Whereis A.B.’s financial responsibilty in all of this? Why did she abandon “her” child financially. If she did not abandon her child and leave J.L.S. and the child in a poor economic state then Marotta wouldn’t be gouged by the Kansas who doesn’t want to pay for the child. I think Marotta and J.L.S. have a case for suing A.B. for child support. Upon winning A.B.s paycheck should be docked and given to Marotta to cover his end of the support obligation and the rest should go to J.L.S. to support the child. Or A.B. should “man up” and sign a stipulated agreement entered with the Kansas Court committing to such.

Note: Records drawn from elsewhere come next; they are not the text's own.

`config.mk`:
```
export PLATFORM = sky130hd
export DESIGN_NAME = param_loader
export DESIGN_NICKNAME = d
export VERILOG_FILES = /design/src/rtl/param_loader_pkg.sv /design/src/rtl/param_bank_addr_gen.sv /design/src/rtl/param_loader.sv
export SDC_FILE = /design/constraint.sdc
export NUM_CORES = 1
export LEC_CHECK = 0
export ABC_CLOCK_PERIOD_IN_PS = 5900
export CORE_MARGIN = 2
export CORE_UTILIZATION = 50
export CTS_CLUSTER_SIZE = 40
export DETAILED_ROUTE_END_ITERATION = 10
export PLACE_DENSITY = 0.86
export RECOVER_POWER = 50
export SYNTH_ARGS = -nofsm -noshare
export SYNTH_HDL_FRONTEND = slang
export SYNTH_SLANG_ARGS = --single-unit
```
`constraint.sdc`:
```
create_clock -name clk -period 5.9 [get_ports clk]
set_clock_uncertainty 0.2 [all_clocks]
set_input_delay 0.59 -clock clk [delete_from_list [all_inputs] [get_ports clk]]
set_output_delay 0.59 -clock clk [all_outputs]
set_load 0.02 [all_outputs]
```
--- src/rtl/alu_arbiter_if.sv ---
// Bundles the two requester ports, the shared-ALU drive and return, and the response port.
// The arbiter connects through the slave modport; the environment connects through master.
interface alu_arbiter_if #(
  parameter int BUS_WIDTH = 32
);
  logic                 req0_valid;
  logic                 req1_valid;
  logic                 req0_ready;
  logic                 req1_ready;
  logic [3:0]           req0_opcode;
  logic [3:0]           req1_opcode;
  logic [BUS_WIDTH-1:0] req0_num_0;
  logic [BUS_WIDTH-1:0] req0_num_1;
  logic [BUS_WIDTH-1:0] req1_num_0;
  logic [BUS_WIDTH-1:0] req1_num_1;

  logic [3:0]           alu_opcode;
  logic [BUS_WIDTH-1:0] alu_num_0;
  logic [BUS_WIDTH-1:0] alu_num_1;
  logic [BUS_WIDTH-1:0] alu_num_out;
  logic                 alu_over_flag;
  logic                 alu_zero_flag;
  logic                 alu_greater_flag;
  logic                 alu_equal_flag;

  logic                 rsp_valid;
  logic                 rsp_ready;
  logic                 rsp_id;
  logic                 rsp_err;
  logic [BUS_WIDTH-1:0] rsp_num_out;
  logic [3:0]           rsp_flags;

  modport slave (
    input  req0_valid, req1_valid, req0_opcode, req1_opcode,
           req0_num_0, req0_num_1, req1_num_0, req1_num_1,
           alu_num_out, alu_over_flag, alu_zero_flag, alu_greater_flag, alu_equal_flag,
           rsp_ready,
    output req0_ready, req1_ready,
           alu_opcode, alu_num_0, alu_num_1,
           rsp_valid, rsp_id, rsp_err, rsp_num_out, rsp_flags
  );

  modport master (
    output req0_valid, req1_valid, req0_opcode, req1_opcode,
           req0_num_0, req0_num_1, req1_num_0, req1_num_1,
           alu_num_out, alu_over_flag, alu_zero_flag, alu_greater_flag, alu_equal_flag,
           rsp_ready,
    input  req0_ready, req1_ready,
           alu_opcode, alu_num_0, alu_num_1,
           rsp_valid, rsp_id, rsp_err, rsp_num_out, rsp_flags
  );
endinterface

Men should be allowed to opt out of being a parent at birth of the child. This donor did not wish to be a parent but was helping out two women to have a family. Legal arguments are interesting but bottom line here is that men really have no rights when it comes to reproduction – these are imposed by the state. There was a case in Iowa? I believe of a 14 year old male having sex with a 21 year old? woman. State came after him for child support 10 years later when the woman went on welfare. On one hand he was not able to legally consent to sex as under state law he was under the age of consent; yet the state then proceeded to make him financially responsible for the product of the statutory rape and went after him for payment. He ‘manned up’ and paid; had he not would he have been thrown in jail as a deadbeat dad? Wonder why someone said ” the law is an ass”.
Why is the man expected here to be the only adult? Expected to step in and fix a problem created by these acronymical lesbians. Why is his name in full? Is it a shame tactic?